Problem statement:
Transcribe each entry so that it matches the original exactly.
# # # # # # #
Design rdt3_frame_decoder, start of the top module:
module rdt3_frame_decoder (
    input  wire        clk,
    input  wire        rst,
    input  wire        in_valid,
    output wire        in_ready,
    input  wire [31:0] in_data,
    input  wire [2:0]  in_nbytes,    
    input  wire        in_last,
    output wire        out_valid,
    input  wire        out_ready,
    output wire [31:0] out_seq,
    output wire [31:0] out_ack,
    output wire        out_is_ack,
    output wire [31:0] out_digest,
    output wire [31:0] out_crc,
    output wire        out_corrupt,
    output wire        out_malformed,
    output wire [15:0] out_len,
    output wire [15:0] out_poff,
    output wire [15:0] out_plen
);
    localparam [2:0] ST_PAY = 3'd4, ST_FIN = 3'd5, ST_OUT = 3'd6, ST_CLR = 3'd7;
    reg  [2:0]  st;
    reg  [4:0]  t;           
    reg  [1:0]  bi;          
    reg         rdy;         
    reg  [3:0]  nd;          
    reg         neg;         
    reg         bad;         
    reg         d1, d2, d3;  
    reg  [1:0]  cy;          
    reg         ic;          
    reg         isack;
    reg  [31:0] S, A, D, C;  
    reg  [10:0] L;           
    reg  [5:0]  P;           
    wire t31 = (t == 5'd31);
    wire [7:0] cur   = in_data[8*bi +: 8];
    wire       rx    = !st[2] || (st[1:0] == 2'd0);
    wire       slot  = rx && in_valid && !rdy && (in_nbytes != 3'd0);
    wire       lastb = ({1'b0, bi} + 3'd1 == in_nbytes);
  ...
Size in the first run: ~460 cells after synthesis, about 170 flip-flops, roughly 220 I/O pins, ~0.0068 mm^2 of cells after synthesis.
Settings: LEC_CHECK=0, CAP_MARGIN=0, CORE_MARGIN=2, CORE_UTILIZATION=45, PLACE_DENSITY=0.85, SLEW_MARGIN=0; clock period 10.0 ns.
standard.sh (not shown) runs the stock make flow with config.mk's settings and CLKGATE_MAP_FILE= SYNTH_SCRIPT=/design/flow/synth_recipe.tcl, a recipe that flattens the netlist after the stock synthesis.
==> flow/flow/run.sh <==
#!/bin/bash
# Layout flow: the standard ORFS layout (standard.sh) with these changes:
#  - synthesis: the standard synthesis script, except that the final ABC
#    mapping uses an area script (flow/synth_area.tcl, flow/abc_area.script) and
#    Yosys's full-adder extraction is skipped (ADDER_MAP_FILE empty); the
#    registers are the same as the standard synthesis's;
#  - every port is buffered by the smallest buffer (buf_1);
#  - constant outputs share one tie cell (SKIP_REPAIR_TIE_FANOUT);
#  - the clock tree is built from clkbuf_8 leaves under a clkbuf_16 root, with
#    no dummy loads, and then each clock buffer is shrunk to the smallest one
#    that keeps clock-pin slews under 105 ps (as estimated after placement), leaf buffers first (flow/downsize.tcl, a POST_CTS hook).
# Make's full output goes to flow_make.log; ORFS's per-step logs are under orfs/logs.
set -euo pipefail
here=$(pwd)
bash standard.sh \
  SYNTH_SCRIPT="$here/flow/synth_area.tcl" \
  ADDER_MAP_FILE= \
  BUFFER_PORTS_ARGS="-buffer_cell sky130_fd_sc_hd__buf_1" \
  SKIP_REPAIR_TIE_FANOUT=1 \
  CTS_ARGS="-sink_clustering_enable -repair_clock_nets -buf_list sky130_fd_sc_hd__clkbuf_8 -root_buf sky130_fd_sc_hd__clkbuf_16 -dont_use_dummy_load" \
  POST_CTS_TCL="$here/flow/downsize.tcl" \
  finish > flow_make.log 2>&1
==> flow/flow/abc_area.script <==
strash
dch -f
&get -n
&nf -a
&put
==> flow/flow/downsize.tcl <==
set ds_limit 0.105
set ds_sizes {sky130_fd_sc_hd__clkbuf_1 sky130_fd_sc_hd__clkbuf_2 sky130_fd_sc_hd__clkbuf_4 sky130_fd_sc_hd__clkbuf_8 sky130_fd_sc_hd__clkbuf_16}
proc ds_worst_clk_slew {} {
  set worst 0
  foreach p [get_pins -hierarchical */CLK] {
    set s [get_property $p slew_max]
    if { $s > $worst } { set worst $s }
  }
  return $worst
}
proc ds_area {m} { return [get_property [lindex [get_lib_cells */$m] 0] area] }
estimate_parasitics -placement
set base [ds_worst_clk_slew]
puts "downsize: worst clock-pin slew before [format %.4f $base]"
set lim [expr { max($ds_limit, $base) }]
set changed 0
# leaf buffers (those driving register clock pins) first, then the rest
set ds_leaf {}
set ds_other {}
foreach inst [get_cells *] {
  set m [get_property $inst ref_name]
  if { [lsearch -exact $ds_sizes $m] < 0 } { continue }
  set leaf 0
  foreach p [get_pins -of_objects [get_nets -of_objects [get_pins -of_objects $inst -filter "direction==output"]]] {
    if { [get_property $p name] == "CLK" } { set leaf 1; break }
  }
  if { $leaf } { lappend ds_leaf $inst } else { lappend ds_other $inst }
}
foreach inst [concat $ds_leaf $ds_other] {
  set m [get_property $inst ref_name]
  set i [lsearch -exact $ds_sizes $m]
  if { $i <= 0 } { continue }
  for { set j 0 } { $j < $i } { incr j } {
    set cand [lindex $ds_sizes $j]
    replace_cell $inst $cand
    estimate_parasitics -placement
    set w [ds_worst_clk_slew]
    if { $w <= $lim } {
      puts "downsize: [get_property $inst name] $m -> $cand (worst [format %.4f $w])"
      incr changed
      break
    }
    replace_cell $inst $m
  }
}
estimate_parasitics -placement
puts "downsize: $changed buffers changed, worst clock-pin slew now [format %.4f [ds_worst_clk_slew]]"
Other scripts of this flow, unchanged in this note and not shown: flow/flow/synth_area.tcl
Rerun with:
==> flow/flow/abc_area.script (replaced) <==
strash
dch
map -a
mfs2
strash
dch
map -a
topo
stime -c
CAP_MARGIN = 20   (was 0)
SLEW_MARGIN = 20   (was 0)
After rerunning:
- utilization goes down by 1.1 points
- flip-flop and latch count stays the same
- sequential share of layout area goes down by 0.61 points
# # # # # # #
Written reply:
Design rdt3_frame_decoder, start of the top module:
module rdt3_frame_decoder (
    input  wire        clk,
    input  wire        rst,
    input  wire        in_valid,
    output wire        in_ready,
    input  wire [31:0] in_data,
    input  wire [2:0]  in_nbytes,    
    input  wire        in_last,
    output wire        out_valid,
    input  wire        out_ready,
    output wire [31:0] out_seq,
    output wire [31:0] out_ack,
    output wire        out_is_ack,
    output wire [31:0] out_digest,
    output wire [31:0] out_crc,
    output wire        out_corrupt,
    output wire        out_malformed,
    output wire [15:0] out_len,
    output wire [15:0] out_poff,
    output wire [15:0] out_plen
);
    localparam [2:0] ST_PAY = 3'd4, ST_FIN = 3'd5, ST_OUT = 3'd6, ST_CLR = 3'd7;
    reg  [2:0]  st;
    reg  [4:0]  t;           
    reg  [1:0]  bi;          
    reg         rdy;         
    reg  [3:0]  nd;          
    reg         neg;         
    reg         bad;         
    reg         d1, d2, d3;  
    reg  [1:0]  cy;          
    reg         ic;          
    reg         isack;
    reg  [31:0] S, A, D, C;  
    reg  [10:0] L;           
    reg  [5:0]  P;           
    wire t31 = (t == 5'd31);
    wire [7:0] cur   = in_data[8*bi +: 8];
    wire       rx    = !st[2] || (st[1:0] == 2'd0);
    wire       slot  = rx && in_valid && !rdy && (in_nbytes != 3'd0);
    wire       lastb = ({1'b0, bi} + 3'd1 == in_nbytes);
  ...
Size in the first run: ~460 cells after synthesis, about 170 flip-flops, roughly 220 I/O pins, ~0.0068 mm^2 of cells after synthesis.
Settings: LEC_CHECK=0, CAP_MARGIN=0, CORE_MARGIN=2, CORE_UTILIZATION=45, PLACE_DENSITY=0.85, SLEW_MARGIN=0; clock period 10.0 ns.
standard.sh (not shown) runs the stock make flow with config.mk's settings and CLKGATE_MAP_FILE= SYNTH_SCRIPT=/design/flow/synth_recipe.tcl, a recipe that flattens the netlist after the stock synthesis.
==> flow/flow/run.sh <==
#!/bin/bash
# Layout flow: the standard ORFS layout (standard.sh) with these changes:
#  - synthesis: the standard synthesis script, except that the final ABC
#    mapping uses an area script (flow/synth_area.tcl, flow/abc_area.script) and
#    Yosys's full-adder extraction is skipped (ADDER_MAP_FILE empty); the
#    registers are the same as the standard synthesis's;
#  - every port is buffered by the smallest buffer (buf_1);
#  - constant outputs share one tie cell (SKIP_REPAIR_TIE_FANOUT);
#  - the clock tree is built from clkbuf_8 leaves under a clkbuf_16 root, with
#    no dummy loads, and then each clock buffer is shrunk to the smallest one
#    that keeps clock-pin slews under 105 ps (as estimated after placement), leaf buffers first (flow/downsize.tcl, a POST_CTS hook).
# Make's full output goes to flow_make.log; ORFS's per-step logs are under orfs/logs.
set -euo pipefail
here=$(pwd)
bash standard.sh \
  SYNTH_SCRIPT="$here/flow/synth_area.tcl" \
  ADDER_MAP_FILE= \
  BUFFER_PORTS_ARGS="-buffer_cell sky130_fd_sc_hd__buf_1" \
  SKIP_REPAIR_TIE_FANOUT=1 \
  CTS_ARGS="-sink_clustering_enable -repair_clock_nets -buf_list sky130_fd_sc_hd__clkbuf_8 -root_buf sky130_fd_sc_hd__clkbuf_16 -dont_use_dummy_load" \
  POST_CTS_TCL="$here/flow/downsize.tcl" \
  finish > flow_make.log 2>&1
==> flow/flow/abc_area.script <==
strash
dch -f
&get -n
&nf -a
&put
==> flow/flow/downsize.tcl <==
set ds_limit 0.105
set ds_sizes {sky130_fd_sc_hd__clkbuf_1 sky130_fd_sc_hd__clkbuf_2 sky130_fd_sc_hd__clkbuf_4 sky130_fd_sc_hd__clkbuf_8 sky130_fd_sc_hd__clkbuf_16}
proc ds_worst_clk_slew {} {
  set worst 0
  foreach p [get_pins -hierarchical */CLK] {
    set s [get_property $p slew_max]
    if { $s > $worst } { set worst $s }
  }
  return $worst
}
proc ds_area {m} { return [get_property [lindex [get_lib_cells */$m] 0] area] }
estimate_parasitics -placement
set base [ds_worst_clk_slew]
puts "downsize: worst clock-pin slew before [format %.4f $base]"
set lim [expr { max($ds_limit, $base) }]
set changed 0
# leaf buffers (those driving register clock pins) first, then the rest
set ds_leaf {}
set ds_other {}
foreach inst [get_cells *] {
  set m [get_property $inst ref_name]
  if { [lsearch -exact $ds_sizes $m] < 0 } { continue }
  set leaf 0
  foreach p [get_pins -of_objects [get_nets -of_objects [get_pins -of_objects $inst -filter "direction==output"]]] {
    if { [get_property $p name] == "CLK" } { set leaf 1; break }
  }
  if { $leaf } { lappend ds_leaf $inst } else { lappend ds_other $inst }
}
foreach inst [concat $ds_leaf $ds_other] {
  set m [get_property $inst ref_name]
  set i [lsearch -exact $ds_sizes $m]
  if { $i <= 0 } { continue }
  for { set j 0 } { $j < $i } { incr j } {
    set cand [lindex $ds_sizes $j]
    replace_cell $inst $cand
    estimate_parasitics -placement
    set w [ds_worst_clk_slew]
    if { $w <= $lim } {
      puts "downsize: [get_property $inst name] $m -> $cand (worst [format %.4f $w])"
      incr changed
      break
    }
    replace_cell $inst $m
  }
}
estimate_parasitics -placement
puts "downsize: $changed buffers changed, worst clock-pin slew now [format %.4f [ds_worst_clk_slew]]"
Other scripts of this flow, unchanged in this note and not shown: flow/flow/synth_area.tcl
Rerun with:
==> flow/flow/abc_area.script (replaced) <==
strash
dch
map -a
mfs2
strash
dch
map -a
topo
stime -c
CAP_MARGIN = 20   (was 0)
SLEW_MARGIN = 20   (was 0)
After rerunning:
- utilization goes down by 1.1 points
- flip-flop and latch count stays the same
- sequential share of layout area goes down by 0.61 points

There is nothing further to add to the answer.